Security of runtime process in iOS, iPadOS, and visionOS
iOS, iPadOS, and visionOS help ensure runtime security by using a “sandbox,” declared entitlements, and Address Space Layout Randomization (ASLR).
Sandboxing
All third-party apps are “sandboxed,” so they are restricted from accessing files stored by other apps or from making changes to the device. Sandboxing is designed to prevent apps from gathering or modifying information stored by other apps. Each app has a unique home directory for its files, which is randomly assigned when the app is installed. If a third-party app needs to access information other than its own, it does so only by using services explicitly provided by iOS, iPadOS, and visionOS.
System files and resources are also shielded from the users’ apps. Most iOS, iPadOS, and visionOS system files and resources run as the nonprivileged user “mobile,” as do all third-party apps. The entire operating system partition is mounted as read-only. Unnecessary tools, such as remote login services, aren’t included in the system software, and APIs don’t allow apps to escalate their own privileges to modify other apps or iOS, iPadOS, and visionOS.
Use of entitlements
Access by third-party apps to user information, and to features such as iCloud and extensibility, is controlled using declared entitlements. Entitlements are key-value pairs that are signed in to an app and allow authentication beyond runtime factors, like UNIX user ID. Since entitlements are digitally signed, they can’t be changed. Entitlements are used extensively by system apps and daemons to perform specific privileged operations that would otherwise require the process to run as root. This greatly reduces the potential for privilege escalation by a compromised system app or daemon.
In addition, apps can only perform background processing through system-provided APIs. This allows apps to continue to function without degrading performance or dramatically impacting battery life.
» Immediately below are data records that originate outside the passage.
What follows belongs to an exercise in optimizing a design on an open flow for small area; a production flow would make more cautious choices. Only simulation tests tie the RTL to the original design; equivalence was not proved. Power is estimated from default activity; no workload was simulated.

==> flow/design.v (excerpt) <==
module apb_mem_slave #(
  parameter int ADDR_WIDTH  = 8,
  parameter int DATA_WIDTH  = 32,
  parameter int STRB_WIDTH  = DATA_WIDTH / 8,
  parameter int MEM_DEPTH   = 64,
  parameter int WAIT_STATES = 2
) (
  input  logic                  pclk,
  input  logic                  preset,
  input  logic [ADDR_WIDTH-1:0] paddr,
  input  logic                  psel,
  input  logic                  penable,
  input  logic                  pwrite,
  input  logic [DATA_WIDTH-1:0] pwdata,
  input  logic [STRB_WIDTH-1:0] pstrb,
  output logic [DATA_WIDTH-1:0] prdata,
  output logic                  pready,
  output logic                  pslverr
);
  localparam int NPORT = MEM_DEPTH / 4;
  logic       acc1, acc2;           
  logic [1:0] rlo;                  
  logic [3:0] rb;                   
  logic [5:0] rot;                  
  logic [1:0] clr_cnt;              
  logic       clearing;
  logic       in_rng;
  logic       wr_commit;
  ...
==> flow/config.mk <==
export PLATFORM = sky130hd
export DESIGN_NAME = apb_mem_slave
export DESIGN_NICKNAME = apb_mem_slave
export VERILOG_FILES = /design/flow/design.v
export SDC_FILE = /design/flow/constraint.sdc
export NUM_CORES = 4
export LEC_CHECK = 0
export CAP_MARGIN = 10
export CORE_MARGIN = 2
export CORE_UTILIZATION = 55
export GPL_TIMING_DRIVEN = 1
export SLEW_MARGIN = 10
export SYNTH_HIERARCHICAL = 1
export SYNTH_MINIMUM_KEEP_SIZE = 0
==> flow/constraint.sdc <==
create_clock -name core_clock -period 5.0 [get_ports {pclk}]
set_input_delay 1.0000 -clock core_clock [delete_from_list [all_inputs] [get_ports {pclk}]]
set_output_delay 1.0000 -clock core_clock [all_outputs]
set_load 0.01 [all_outputs]
standard.sh (not shown) runs the stock make flow with config.mk's settings and CLKGATE_MAP_FILE= SYNTH_SCRIPT=/design/flow/synth_recipe.tcl, a recipe that flattens the netlist after the stock synthesis.
==> flow/flow/run.sh <==
#!/bin/bash
set -euo pipefail
export CTS_ARGS="-sink_clustering_enable -repair_clock_nets -dont_use_dummy_load -buf_list sky130_fd_sc_hd__clkbuf_8 -root_buf sky130_fd_sc_hd__clkbuf_16 -sink_clustering_size 20 -sink_clustering_max_diameter 50"
export BUFFER_PORTS_ARGS="-buffer_cell sky130_fd_sc_hd__buf_1"
bash standard.sh finish > standard.log 2>&1
The starting point produced a clean layout.
Change:
==> flow/flow/run.sh (replaced) <==
#!/bin/bash
set -euo pipefail
export CTS_ARGS="-sink_clustering_enable -repair_clock_nets -dont_use_dummy_load -sink_clustering_size 36 -sink_clustering_max_diameter 55"
export BUFFER_PORTS_ARGS="-buffer_cell sky130_fd_sc_hd__buf_2"
bash standard.sh finish > standard.log 2>&1
- CAP_MARGIN: 10 -> 20
- SLEW_MARGIN: 10 -> 20
Result:
- The changed run produced a clean layout
- sequential cell count does not change
- power grows by roughly a tenth
- cell area grows by a few percent
- final cell count rose slightly
- non-clock buffer count went up by 26
- clock-buffer cell count shrinks by 4
- synthesized cell count stays the same
- wire length came out higher slightly
Change:
==> flow/flow/run.sh (replaced) <==
#!/bin/bash
set -euo pipefail
export CTS_ARGS="-sink_clustering_enable -repair_clock_nets -dont_use_dummy_load -buf_list sky130_fd_sc_hd__clkbuf_8 -root_buf sky130_fd_sc_hd__clkbuf_16 -sink_clustering_size 20 -sink_clustering_max_diameter 50"
export BUFFER_PORTS_ARGS="-buffer_cell sky130_fd_sc_hd__buf_2"
bash standard.sh finish > standard.log 2>&1
Effect:
- final cell count hardly moves
- clock power went down by about 26%
- utilization fell by 1.6 points
- worst setup slack is worse by 0.073 ns
- synthesized area does not change
- count of clock-buffer cells in the layout climbs by 5
- routed wire length came out lower by about 0.3%
- hold slack gets worse by 0.0044 ns
Change:
==> flow/flow/run.sh (replaced) <==
#!/bin/bash
set -euo pipefail
export CTS_ARGS="-sink_clustering_enable -repair_clock_nets -dont_use_dummy_load -buf_list sky130_fd_sc_hd__clkbuf_8 -root_buf sky130_fd_sc_hd__clkbuf_16 -sink_clustering_size 20 -sink_clustering_max_diameter 50"
export BUFFER_PORTS_ARGS="-buffer_cell sky130_fd_sc_hd__buf_1"
bash standard.sh finish > standard.log 2>&1
Worst hold slack gains 0.011 ns.
Utilization fell by 0.18 points.
Routed wire length stays flat.
Via count fell slightly.
Cell area fell slightly.
Cell count fell slightly.
Flip-flop and latch count stays the same.
Sequential share of layout area rose by 0.23 points.
Power hardly moves.
Global-route usage hardly moves.
Synthesized area does not change.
Address Space Layout Randomization
Address Space Layout Randomization (ASLR) helps protect against the exploitation of memory corruption bugs. Built-in apps use ASLR to help randomize all memory regions upon launch. In addition to work upon launch, ASLR randomly arranges the memory addresses of executable code, system libraries, and related programming constructs, further reducing the likelihood of many exploits. For example, a return-to-libc attack attempts to trick a device into executing malicious code by manipulating memory addresses of the stack and system libraries. Randomizing the placement of these makes the attack more difficult to execute, especially across multiple devices. Xcode, and the iOS or iPadOS development environments, automatically compile third-party programs with ASLR support turned on.
Execute Never feature
Further protection is provided by iOS and iPadOS using ARM’s Execute Never (XN) feature, which marks memory pages as nonexecutable. Memory pages marked as both writable and executable can be used only by apps under tightly controlled conditions: The kernel checks for the presence of the Apple-only dynamic code-signing entitlement. Even then, only a single mmap
call can be made to request an executable and writable page, which is given a randomized address. Safari uses this functionality for its JavaScript just-in-time (JIT) compiler.